ABOUT THIS TASK: Scan the records for "constraint" and copy each line that contains it.

### RECORDS ###

<file path="config.mk">
export PLATFORM = sky130hd
export DESIGN_NAME = fifo_pkt_sink
export DESIGN_NICKNAME = d
export VERILOG_FILES = /design/src/rtl/fifo_pkt_sink_pkg.sv /design/src/rtl/fifo_pkt_sink_bp_lfsr16.sv /design/src/rtl/fifo_pkt_sink.sv
export SDC_FILE = /design/constraint.sdc
export NUM_CORES = 1
export LEC_CHECK = 0
export ABC_AREA = 0
export CELL_PAD_IN_SITES_DETAIL_PLACEMENT = 1
export CELL_PAD_IN_SITES_GLOBAL_PLACEMENT = 1
export CORE_ASPECT_RATIO = 0.9
export CORE_MARGIN = 3
export CORE_UTILIZATION = 38
export DETAILED_ROUTE_END_ITERATION = 8
export PLACE_DENSITY_LB_ADDON = 0.1
export REMOVE_ABC_BUFFERS = 1
export SLEW_MARGIN = 10
export SYNTH_ARGS = -nofsm -noshare
export SYNTH_HDL_FRONTEND = slang
export SYNTH_SLANG_ARGS = --single-unit
</file>
<file path="constraint.sdc">
create_clock -name clk -period 5.4 [get_ports clk]
set_input_delay 1.08 -clock clk [delete_from_list [all_inputs] [get_ports clk]]
set_output_delay 1.08 -clock clk [all_outputs]
set_load 0.02 [all_outputs]
</file>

###

RESPONSE:
export SDC_FILE = /design/constraint.sdc
<file path="constraint.sdc">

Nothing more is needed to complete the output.